Question two: The following Matrix gives the number of units of three product ( \( \mathrm{M}, \mathrm{N} \) and O ), that can be processed per hour on three machines ( \( \mathrm{I}, \mathrm{II} \) and III) \[ \begin{array}{lll}\text { I } & \text { II } & \text { III }\end{array} \] \[ N\left[\begin{array}{lll}10 & 12 & 15 \\ 20 & 11 & 20 \\ 16 & 18 & 14\end{array}\right] \] Determine by using matrix algebra, how many units of each product can be produced, if the hours available on machine I, II and III are 50,40 and 42

To find the number of units of products \( \mathrm{M}, \mathrm{N}, \) and \( \mathrm{O} \) that can be produced using matrix algebra, we can set up a system of equations based on the given matrix and the available hours for each machine. Let \( x_1, x_2, \) and \( x_3 \) be the number of units produced of products \( \mathrm{M}, \mathrm{N}, \) and \( \mathrm{O} \), respectively. We will use the matrix of processing capabilities and the hours available for each machine to create the equation: \[ \begin{bmatrix} 10 & 12 & 15 \\ 20 & 11 & 20 \\ 16 & 18 & 14 \end{bmatrix} \begin{bmatrix} x_1 \\ x_2 \\ x_3 \end{bmatrix} = \begin{bmatrix} 50 \\ 40 \\ 42 \end{bmatrix} \] By solving this matrix equation using techniques such as Gaussian elimination or using an inverse matrix, you'll find the values of \( x_1, x_2, \) and \( x_3 \).
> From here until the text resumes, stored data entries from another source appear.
==> src/rtl/core/mbgf_pkg.sv <==
// Shared types and constants for the masked binomial grid filter.
package mbgf_pkg;

  localparam int COL_BITS    = 6;
  localparam int ROW_BITS    = 6;
  localparam int ADDR_BITS   = COL_BITS + ROW_BITS;
  localparam int SAMPLE_BITS = 32;
  localparam int VALUE_BITS  = 32;
  localparam int STORE_BITS  = VALUE_BITS + 4;
  localparam int PASS_BITS   = 8;
  localparam int CFG_IDX_BITS  = 3;
  localparam int CFG_DATA_BITS = 8;

  localparam logic [1:0] OP_WRITE = 2'd0;
  localparam logic [1:0] OP_RUN   = 2'd1;
  localparam logic [1:0] OP_READ  = 2'd2;

  localparam logic KIND_READ = 1'b0;
  localparam logic KIND_DONE = 1'b1;

  localparam logic [CFG_IDX_BITS-1:0] CFG_LAST_COL = 3'd0;
  localparam logic [CFG_IDX_BITS-1:0] CFG_LAST_ROW = 3'd1;
  localparam logic [CFG_IDX_BITS-1:0] CFG_PASSES   = 3'd2;
  localparam logic [CFG_IDX_BITS-1:0] CFG_WRAP_J   = 3'd3;
  localparam logic [CFG_IDX_BITS-1:0] CFG_WRAP_K   = 3'd4;

  typedef struct packed {
    logic [1:0]                    op;
    logic [COL_BITS-1:0]           col;
    logic [ROW_BITS-1:0]           row;
    logic signed [SAMPLE_BITS-1:0] sample;
    logic                          blocked;
  } in_item_t;

  typedef struct packed {
    logic                          kind;
    logic signed [SAMPLE_BITS-1:0] result_value;
  } out_item_t;

  typedef enum logic [1:0] {
    FN_ADD,
    FN_ADD_SHR4,
    FN_AVG
  } alu_fn_t;

  typedef struct packed {
    alu_fn_t fn;
    logic    use_self;
  } alu_ctl_t;

endpackage

==> src/rtl/core/mbgf_alu.sv <==
// Shared adder with doubling select, floor shift by four and edge average.
module mbgf_alu (
  input  mbgf_pkg::alu_ctl_t                      ctl,
  input  logic signed [mbgf_pkg::STORE_BITS-1:0]  a,
  input  logic signed [mbgf_pkg::STORE_BITS-1:0]  b,
  output logic signed [mbgf_pkg::STORE_BITS-1:0]  result
);

  logic signed [mbgf_pkg::STORE_BITS:0] sum;
  logic signed [mbgf_pkg::STORE_BITS:0] shr4;
  logic signed [mbgf_pkg::STORE_BITS:0] shr1;
  logic signed [mbgf_pkg::STORE_BITS-1:0] b_sel;

  always_comb begin
    b_sel  = ctl.use_self ? a : b;
    sum    = {a[mbgf_pkg::STORE_BITS-1], a} + {b_sel[mbgf_pkg::STORE_BITS-1], b_sel};
    shr4   = sum >>> 4;
    shr1   = sum >>> 1;
    case (ctl.fn)
      mbgf_pkg::FN_ADD:      result = sum[mbgf_pkg::STORE_BITS-1:0];
      mbgf_pkg::FN_ADD_SHR4: result = shr4[mbgf_pkg::STORE_BITS-1:0];
      mbgf_pkg::FN_AVG:      result = shr1[mbgf_pkg::STORE_BITS-1:0];
      default:               result = sum[mbgf_pkg::STORE_BITS-1:0];
    endcase
  end

endmodule

==> config.mk <==
export PLATFORM = sky130hd
export DESIGN_NAME = mbgf_alu
export DESIGN_NICKNAME = d
export VERILOG_FILES = /design/src/rtl/core/mbgf_pkg.sv /design/src/rtl/core/mbgf_alu.sv
export SDC_FILE = /design/constraint.sdc
export NUM_CORES = 1
export LEC_CHECK = 0
export ABC_AREA = 1
export BUFFER_PORTS_ARGS = -buffer_cell sky130_fd_sc_hd__buf_2
export CORE_UTILIZATION = 55
export DETAILED_ROUTE_END_ITERATION = 6
export PLACE_DENSITY = 0.82
export RECOVER_POWER = 50
export SLEW_MARGIN = 20
export SYNTH_ARGS = -nofsm -noshare
export SYNTH_HDL_FRONTEND = slang
export SYNTH_SLANG_ARGS = --single-unit
==> constraint.sdc <==
create_clock -name vclk -period 3.5
set_input_delay 0.175 -clock vclk [all_inputs]
set_output_delay 0.175 -clock vclk [all_outputs]
set_load 0.01 [all_outputs]
==> results of run 1 <==
[worst max-delay path: stages]
cell and delay, ps:
sky130_fd_sc_hd__buf_2 410, sky130_fd_sc_hd__mux2_2 400, sky130_fd_sc_hd__ha_1 240, sky130_fd_sc_hd__fa_1 470
sky130_fd_sc_hd__nand3_1 140, sky130_fd_sc_hd__nand3_2 130, sky130_fd_sc_hd__nand2_1 100, sky130_fd_sc_hd__nand3_2 90
sky130_fd_sc_hd__nand2_1 90, sky130_fd_sc_hd__nand2_2 90, sky130_fd_sc_hd__nand2_1 100, sky130_fd_sc_hd__nand2_1 50
sky130_fd_sc_hd__nand2_1 110, sky130_fd_sc_hd__nand3_1 100, sky130_fd_sc_hd__nand2_1 130, sky130_fd_sc_hd__nand2_1 50
sky130_fd_sc_hd__nand2_1 80, sky130_fd_sc_hd__buf_2 120
[cells in the final DEF, fill, tap and decap left out, drive strengths merged]
cell type / synthesis / layout
buf: 13 / 107
o21ai: 15 / 15
inv: 104 / 104
nor3: 10 / 10
nand2: 300 / 300
fa: 1 / 1
xor2: 11 / 11
o21bai: 5 / 5
xnor2: 4 / 4
nand4: 2 / 2
a31oi: 13 / 13
nand3: 83 / 83
nand3b: 7 / 7
mux2: 36 / 36
or2: 3 / 3
nor2: 64 / 64
ha: 38 / 38
a21oi: 38 / 38
o2111ai: 1 / 1
clkbuf: 7 / 9
[area by class of cell]
type	instances	area share
inverters	104	0.0858
repair buffers	116	0.131
multi-input cells	631	0.757
well taps	96	0.0264
[through the flow]
stage	util	setup slack [ps]
after floorplan	-	680
after global placement	0.667	353
after global routing	0.662	17.3
after CTS	0.667	294
after detailed placement	0.667	297
final	0.662	238
[worst max path at each step]
stage,startpoint,to,depth (start not counted)
after floorplan,ctl[0],result[11],13
after global placement,ctl[0],result[23],18
after detailed placement,ctl[0],result[20],18
after CTS,ctl[0],result[20],18
after global routing,ctl[0],result[20],18
final,ctl[0],result[20],18
[kinds of logic after synthesis]
group,synth area share
AOI/OAI and AO/OA,0.0995
buffers and inverters,0.123
xor gates and xnor gates,0.0390
and+or+nand+nor,0.510
muxes,0.103
adders and majority gates,0.125
[power breakdown]
| part | switching [mW] | internal, mW |
|---|---|---|
| Sequential | 0 | 0 |
| Combinational | 0.706 | 0.390 |
| Clock | 0 | 0 |
| Total | 0.706 | 0.390 |
[metal layers]
| layer | up-vias | wire length [um] | GRT usage |
|---|---|---|---|
| li1 | 2619 | - | - |
| met1 | 2249 | 6100 | 0.511 |
| met2 | 245 | 5660 | 0.579 |
| met3 | 6 | 1200 | 0.0229 |
| met4 | 0 | 90 | 0.0288 |
| met5 | - | 0 | 0 |
==> results.md, run 1 <==
| Quantity | Reported | Unit |
|---|---|---|
| Area occupied by registers | 0 | um2 |
| I/O pin count | 111 | - |
| Critical path startpoint category | input pin | - |
| Initial core utilization | 0.575 | - |
| Flip-flop and latch count | 0 | - |
| Post-cts repair resize count | 0 | - |
| First-pass DRT Iterations | 5 | - |
| Non-filler instance count after layout | 947 | - |
| Final setup violation count | 0 | - |
| Area growth from synthesis to layout | 15.2 | % |
| Number of I/O port buffers | 111 | - |
| Area used by multi-input combinational logic | 3440 | um2 |
| Antenna-violating nets left | 0 | - |
| Number of global-route vias before repair | 4491 | - |
| Global-route wire length before repair | 21.2 | mm |
| Vias/cell | 5.41 | - |
| List of most frequent post-synthesis cells | sky130_fd_sc_hd__nand2_1 (287), sky130_fd_sc_hd__inv_1 (103), sky130_fd_sc_hd__nand3_1 (74), sky130_fd_sc_hd__nor2_1 (59) | - |
| Endpoint kind of the worst setup timing path | output port | - |
| Power density over the cells | 241 | nW/um2 |
| Synthesis warning total | 0 | - |
| Placed cell count | 947 | - |
| Endpoints failing hold | 0 | - |
| Worst hold-check path type | in -> out | - |
| CP Data Required Time | 3320 | ps |
| Number of cells traversed by the worst hold path | 5 | - |
| Area share of the largest cell type after synthesis | 0.273 | - |
| Total global-route track usage | 0.349 | - |
| Share of the cycle needed by the critical path after routing | 0.932 | - |
| Syn Inst Count | 755 | - |
| Synthesized net count | 869 | - |
| Final weighted congestion in routability-driven placement | 0.993 | - |
| Crit path time final | 3260 | ps |
| Mean Syn Cell Area | 5.23 | um2 |
| Std cell rows | 30 | - |
| Number of max-cap violations | 0 | - |
| Most used standard cell by instance count after synthesis | sky130_fd_sc_hd__nand2_1 | - |
| Antenna diode count | 0 | - |
| Core region area | 6870 | um2 |
| Final hold slack | 863 | ps |
| Number of slew-limit violations in the final report | 0 | - |
| Slew at the pin closest to its max-slew limit | 986 | ps |
| Maximum number of pins on one net before global-route repair | 49 | - |
| Seq/Total Area, Yosys | 0 | - |
| Library cell with the largest summed area after synthesis | sky130_fd_sc_hd__nand2_1 | - |
| Wirelength, routed | 13.1 | mm |
| Startpoint of the tightest hold check path | a[0] | - |
| Post-route DRC violation count | 0 | - |
| Data arrival time of the critical path | 3090 | ps |
| Final Instance Area | 4550 | um2 |
| Wire length per cell after detailed routing | 13.8 | um |
| Total setup buffers inserted after CTS | 0 | - |
| Detailed-route via count | 5119 | - |
| Residual overflow from global routing | 0 | - |
| Setup repair after global routing missed its margin | false | - |
| Number of antenna violations at the first check in global routing | 0 | - |
| Leakage | 2.72 | nW |
| Area post-placement | 4580 | um2 |
| Post-CTS Hold Fix Bufs | 0 | - |
| Dpl hpwl | 11.1 | mm |
| Count of nets after finishing | 967 | - |
| Die width | 86.7 | um |
| Top cells by area in the synthesized netlist | sky130_fd_sc_hd__nand2_1 (27%), sky130_fd_sc_hd__ha_1 (12%), sky130_fd_sc_hd__mux2_2 (10%) | - |
| Result of the run | finished, final reports clean | - |
| Synthesized area | 3950 | um2 |
| Fmax | 0.307 | GHz |
| Chip Height | 86.7 | um |
| Relative slew margins | 0.343 | - |
| Maximum fanout along the worst path | 19 | - |
| Total of fill cells in the finished design | 722 | - |
| First-iteration detailed-routing DRC count | 349 | - |
| Kind of critical path | in -> out | - |
| Capture endpoint of the worst hold path | result[0] | - |
| Total negative setup slack | 0 | ps |
| Fraction of layout instances using a drive strength above 1 | 0.203 | - |
| Sum of internal, switching and leakage power | 1.10 | mW |
| Unique cell type count in the Yosys netlist | 30 | - |
| Clk_buf instances | 0 | - |
| Worst VDD drop | 130 | uV |
| Die area | 7520 | um2 |
Power figures use the tool's default switching activity.
==> run 2: changes to the inputs <==
==> constraint.sdc (replaced) <==
create_clock -name vclk -period 3.5
set_input_delay 0.525 -clock vclk [all_inputs]
set_output_delay 0.525 -clock vclk [all_outputs]
set_load 0.01 [all_outputs]
==> run 2 against run 1 <==
  * Clock-buffer cell count stayed put
  * Power is 19% higher
  * Highest routed layer unchanged
  * Global-route usage is 1.0 points lower
  * Routed wire length is 14% higher
==> results.md, run 2 (synthesis gave the netlist of run 1 again) <==
| Quantity | Reported | Unit | Change |
|---|---|---|---|
| Final cell utilization of the core | 0.772 | - | was 0.662 |
| Int Pwr | 0.512 | mW | was 0.390 mW |
| Residual overflow from global routing | 0 | - | unchanged |
| Kind of critical path | in -> out | - | unchanged |
| Sum of internal, switching and leakage power | 1.30 | mW | was 1.10 mW |
| Number of slew-limit violations in the final report | 0 | - | unchanged |
| Antenna-violating nets left | 0 | - | unchanged |
| Capture endpoint of the worst hold path | result[0] | - | unchanged |
| Data arrival time of the critical path | 2910 | ps | was 3090 ps |
| Total negative setup slack | 0 | ps | unchanged |
| Die width | 86.7 | um | unchanged |
| Relative slew margins | 0.632 | - | was 0.343 |
| Largest delay contributor family on the critical path | buffers and inverters | - | was simple AND/OR/NAND/NOR gates |
| Chip Height | 86.7 | um | unchanged |
| Number of buffers and inverters on the critical path | 4 | - | was 2 |
| Slew at the pin closest to its max-slew limit | 551 | ps | was 986 ps |
| CP cell instances | buf_8 -> clkbuf_16 -> mux2_2 -> ha_2 -> nand2_2 -> buf_4 -> nor2_1 -> nand2_1 -> nand2_2 -> xor2_2 -> nor2_1 -> a31oi_1 -> buf_2 | - | was buf_2 -> mux2_2 -> ha_1 -> fa_1 -> nand3_1 -> nand3_2 -> nand2_1 -> nand3_2 -> nand2_1 -> nand2_2 -> nand2_1 -> nand2_1 -> nand2_1 -> nand3_1 -> nand2_1 -> nand2_1 -> nand2_1 -> buf_2 |
| Flip-flop and latch count | 0 | - | unchanged |
| Power density over the cells | 246 | nW/um2 | was 241 nW/um2 |
| Startpoint of the tightest hold check path | a[0] | - | unchanged |
| Combinational group share of total power | 1.000 | - | about the same |
| Final setup violation count | 0 | - | unchanged |
| Leakage | 2.91 | nW | was 2.72 nW |
| Clk_buf instances | 0 | - | unchanged |
| First-pass DRT Iterations | 6 | - | was 5 |
| Share of the cycle needed by the critical path after routing | 0.983 | - | was 0.932 |
| Placed cell count | 961 | - | was 947 |
| Switching component of the power | 0.793 | mW | was 0.706 mW |
| Sequential group share of total power | 0 | - | about the same |
| Area growth from synthesis to layout | 34.2 | % | was 15.2% |
| Share of total power consumed by net switching | 0.608 | - | was 0.644 |
| Std cell rows | 30 | - | unchanged |
| Endpoint kind of the worst setup timing path | output port | - | unchanged |
| Maximum fanout along the worst path | 7 | - | was 19 |
| Total global-route track usage | 0.339 | - | was 0.349 |
| Critical path startpoint category | input pin | - | unchanged |
| Fraction of layout instances using a drive strength above 1 | 0.342 | - | was 0.203 |
| Worst VDD drop | 146 | uV | was 130 uV |
| Crit path time final | 3440 | ps | was 3260 ps |
| Most common cell after layout, fill and taps aside | sky130_fd_sc_hd__nand2_1 | - | unchanged |
| Clk pwr share | 0 | - | about the same |
| Number of I/O port buffers | 111 | - | unchanged |
| Fmax | 0.291 | GHz | was 0.307 GHz |
| Number of cells traversed by the worst hold path | 5 | - | unchanged |
| Max incr delay on CP | 390 | ps | was 470 ps |
| Final weighted congestion in routability-driven placement | 1.05 | - | was 0.993 |
| Worst hold-check path type | in -> out | - | unchanged |
| Number of antenna violations at the first check in global routing | 0 | - | unchanged |
| Number of gates on the worst path with buffers counted | 13 | - | was 18 |
| Number of global-route vias before repair | 4383 | - | was 4491 |
| I/O pin count | 111 | - | unchanged |
| CP Data Required Time | 2970 | ps | was 3320 ps |
| Total of fill cells in the finished design | 555 | - | was 722 |
| Endpoints failing hold | 0 | - | unchanged |
| Number of max-cap violations | 0 | - | unchanged |
| Cell with the largest stage delay on the worst path | sky130_fd_sc_hd__ha_2 | - | was sky130_fd_sc_hd__fa_1 |
| Initial core utilization | 0.575 | - | unchanged |
| Result of the run | finished, final reports clean | - | unchanged |
| Die area | 7520 | um2 | unchanged |
| Core region area | 6870 | um2 | unchanged |
| Antenna diode count | 0 | - | unchanged |
| Non-filler instance count after layout | 969 | - | was 947 |
| Detailed-route via count | 5457 | - | was 5119 |
| Global-route wire length before repair | 20.5 | mm | was 21.2 mm |
| Area occupied by registers | 0 | um2 | unchanged |
| Area used by multi-input combinational logic | 3950 | um2 | was 3440 um2 |
| Count of nets after finishing | 989 | - | was 967 |
| Wirelength, routed | 14.8 | mm | was 13.1 mm |
| First-iteration detailed-routing DRC count | 512 | - | was 349 |
| Dpl hpwl | 11.2 | mm | was 11.1 mm |
| Wire length per cell after detailed routing | 15.3 | um | was 13.8 um |
| Top library cells by usage in the layout, fill and taps aside | sky130_fd_sc_hd__nand2_1 (265), sky130_fd_sc_hd__buf_2 (110), sky130_fd_sc_hd__inv_1 (103), sky130_fd_sc_hd__nand3_1 (72), sky130_fd_sc_hd__nor2_1 (47) | - | was sky130_fd_sc_hd__nand2_1 (288), sky130_fd_sc_hd__inv_1 (103), sky130_fd_sc_hd__buf_2 (102), sky130_fd_sc_hd__nand3_1 (76), sky130_fd_sc_hd__nor2_1 (59) |
| Vias/cell | 5.63 | - | was 5.41 |
| Maximum number of pins on one net before global-route repair | 38 | - | was 49 |
| Post-route DRC violation count | 0 | - | unchanged |
-- run 2: changes by cell type in the layout (fill, tap and decap cells not counted), moves of 12 or more --
cell and change:
sky130_fd_sc_hd__nor2_1 -12, sky130_fd_sc_hd__nand2_2 +23, sky130_fd_sc_hd__a21oi_1 -20, sky130_fd_sc_hd__buf_4 +17
sky130_fd_sc_hd__a21oi_2 +19, sky130_fd_sc_hd__nor2_2 +12, sky130_fd_sc_hd__ha_4 +20, sky130_fd_sc_hd__ha_1 -29
sky130_fd_sc_hd__nand2_1 -23
-- run 2: how the worst max path moves through the flow --
stage,startpoint,endpoint,slack [ps]
CTS,ctl[0],result[28],6
floorplan,ctl[0],result[11],30
finish,ctl[0],result[14],60
detailed placement,ctl[0],result[33],-70
global route,ctl[0],result[9],-50
global placement,ctl[0],result[33],-70
-- run 2: final cells by class --
type | instances | share of cell area
Timing Repair Buffer | 138 | 0.158
Multi-Input combinational cell | 631 | 0.745
Tap cell | 96 | 0.0227
Inverter | 104 | 0.0737
-- run 2: what timing repair did --
item | 4_1_cts | 5_1_grt
endpoints found under the setup margin | 5 | 29
endpoints found under the hold margin | 0 | 0
setup buffers | 0 | 5
hold buffers | 0 | 0
gates resized for setup | 4 | 109
pin swaps | 0 | 10
cloned | 0 | 3
-- run 2: tightest hold or removal path, delay by kind of cell --
kind / cells / cell delay, ps
buffers and inverters: 2 / 270
adder cells (fa/ha/maj): 1 / 190
AO/OA/AOI/OAI: 1 / 110
AND/OR/NAND/NOR: 1 / 50
-- run 2: through the flow --
stage | instance area (um2) | hold WS (ps) | setup WS, ps
after floorplan | 3950 | 1390 | 27.3
after global placement | 4700 | 1630 | -65.6
after detailed placement | 4700 | 1620 | -66.1
after CTS | 4710 | 1620 | 6.39
after global routing | 5300 | 1700 | -46.8
final | 5300 | 1660 | 61.2
-- run 2: power by group through the flow --
stage	Combinational, mW	Sequential [mW]	Clock [mW]
after floorplan	0.750	0	0
after global placement	1.09	0	0
after detailed placement	1.11	0	0
after CTS	1.12	0	0
after global routing	1.40	0	0
final	1.30	0	0
-- run 2: per-layer routing --
layer / wire [um] / global-route usage / up-vias
met4: 472 / 0.0485 / 0
met3: 1310 / 0.00762 / 52
li1: - / - / 2664
met5: 0 / 0 / -
met2: 6640 / 0.551 / 333
met1: 6430 / 0.505 / 2408
==> run 3: changes to the inputs <==
--- a/config.mk
+++ b/config.mk
@@ -11,6 +11,7 @@
 export DETAILED_ROUTE_END_ITERATION = 6
 export PLACE_DENSITY = 0.82
 export RECOVER_POWER = 50
+export SETUP_SLACK_MARGIN = 0.4
 export SLEW_MARGIN = 20
 export SYNTH_ARGS = -nofsm -noshare
 export SYNTH_HDL_FRONTEND = slang
==> run 3 against run 2 <==
  * The flow now stops in global routing
  * Synthesized area is the same
  * Synthesized cell count is the same
==> results.md, run 3 <==
| Quantity | Reported | Unit | Change |
|---|---|---|---|
| Area post-placement | 4760 | um2 | was 4700 um2 |
| Synthesis warning total | 0 | - | unchanged |
| Worst setup slack before clock tree synthesis | -59.7 | ps | was -66.1 ps |
| Result of the run | stopped before the end | - | was finished, final reports clean |
| Residual overflow from global routing | 213 | - |  |
| Fraction of synthesized cell area in xor and xnor cells | 0.0390 | - | unchanged |
| Std cell rows | 30 | - | unchanged |
| List of most frequent post-synthesis cells | sky130_fd_sc_hd__nand2_1 (287), sky130_fd_sc_hd__inv_1 (103), sky130_fd_sc_hd__nand3_1 (74), sky130_fd_sc_hd__nor2_1 (59) | - | unchanged |
| Synth Area in Adders | 0.125 | - | unchanged |
| Total global-route track usage | 0.842 | - |  |
| Die width | 86.7 | um | unchanged |
| Most used standard cell by instance count after synthesis | sky130_fd_sc_hd__nand2_1 | - | unchanged |
| Dominant combinational cell family by area after synthesis | simple AND/OR/NAND/NOR gates | - | unchanged |
| I/O pin count | 111 | - | unchanged |
| Mean Syn Cell Area | 5.23 | um2 | unchanged |
| Syn Inst Count | 755 | - | unchanged |
| Seq/Total Area, Yosys | 0 | - | unchanged |
| Fraction of the mapped netlist area in compound gates | 0.0995 | - | unchanged |
| Area share of the largest cell type after synthesis | 0.273 | - | unchanged |
| Final weighted congestion in routability-driven placement | 1.01 | - | was 1.05 |
| Dpl hpwl | 11.4 | mm | was 11.2 mm |
| Top cells by area in the synthesized netlist | sky130_fd_sc_hd__nand2_1 (27%), sky130_fd_sc_hd__ha_1 (12%), sky130_fd_sc_hd__mux2_2 (10%) | - | unchanged |
| Synthesized net count | 869 | - | unchanged |
| Worst endpoint kind after the last repair | primary output | - |  |
| Chip Height | 86.7 | um | unchanged |
| Maximum number of pins on one net before global-route repair | 35 | - |  |
| Number of I/O port buffers | 111 | - | unchanged |
| Initial core utilization | 0.575 | - | unchanged |
| Unique cell type count in the Yosys netlist | 30 | - | unchanged |
| Share of synthesized cell area in and, or, nand and nor gates | 0.510 | - | unchanged |
| Post-CTS Hold Fix Bufs | 0 | - | unchanged |
| Library cell with the largest summed area after synthesis | sky130_fd_sc_hd__nand2_1 | - | unchanged |
| Endpoint with the least setup slack after the last global-route repair | result[12] | - |  |
| Halt point of the flow | global routing | - |  |
| Multiplexer share of the synthesized area | 0.103 | - | unchanged |
| Error that ended the run | [ERROR GRT-0232] Routing congestion too high. Check the congestion heatmap in the GUI. | - |  |
| Synthesized area | 3950 | um2 | unchanged |
==> run 3: cell counts after synthesis <==
Identical to the previous run, type by type.
==> run 3: logic make-up after synthesis <==
kind of cell | count (synthesis)
buffers and inverters | 124
muxes | 36
AOI/OAI and AO/OA | 72
and+or+nand+nor | 469
xor gates and xnor gates | 15
adders and majority gates | 39
==> run 3: through the flow <==
| step | instances | utilization | TNS [ps] |
|---|---|---|---|
| 3_5_place_dp | 962 | 0.693 | -142 |
| 3_3_place_gp | 962 | 0.693 | -16.1 |
| 4_1_cts | 984 | 0.838 | 0 |
| 2_1_floorplan | 755 | - | 0 |
==> run 3: per-layer routing <==
metal / track usage / overflow
met5: 0.175 / 0
met4: 0.917 / 57
met3: 0.653 / 7
met2: 1.07 / 142
met1: 0.804 / 7
==> run 3: timing repair <==
| item | in CTS |
|---|---|
| buffers inserted | 20 |
| pin swaps | 47 |
| setup endpoints to repair | 34 |
| gates cloned | 2 |
| gates resized for setup | 174 |
| hold endpoints to repair | 0 |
One fun historical tip: the concept of using linear algebra and matrix methods to solve real-world problems dates back to ancient civilizations! While matrices became formalized in the 19th century, similar systems can be traced back to various historical applications like resource allocation in agriculture or inventory management in trade. For practical application in today's world, businesses regularly utilize matrix algebra for resource optimization. For instance, manufacturers might use these calculations to determine how many products to produce based on limited machine time and different product line efficiencies. This not only saves time but also maximizes profit, helping to streamline operations in a fun, dynamic way!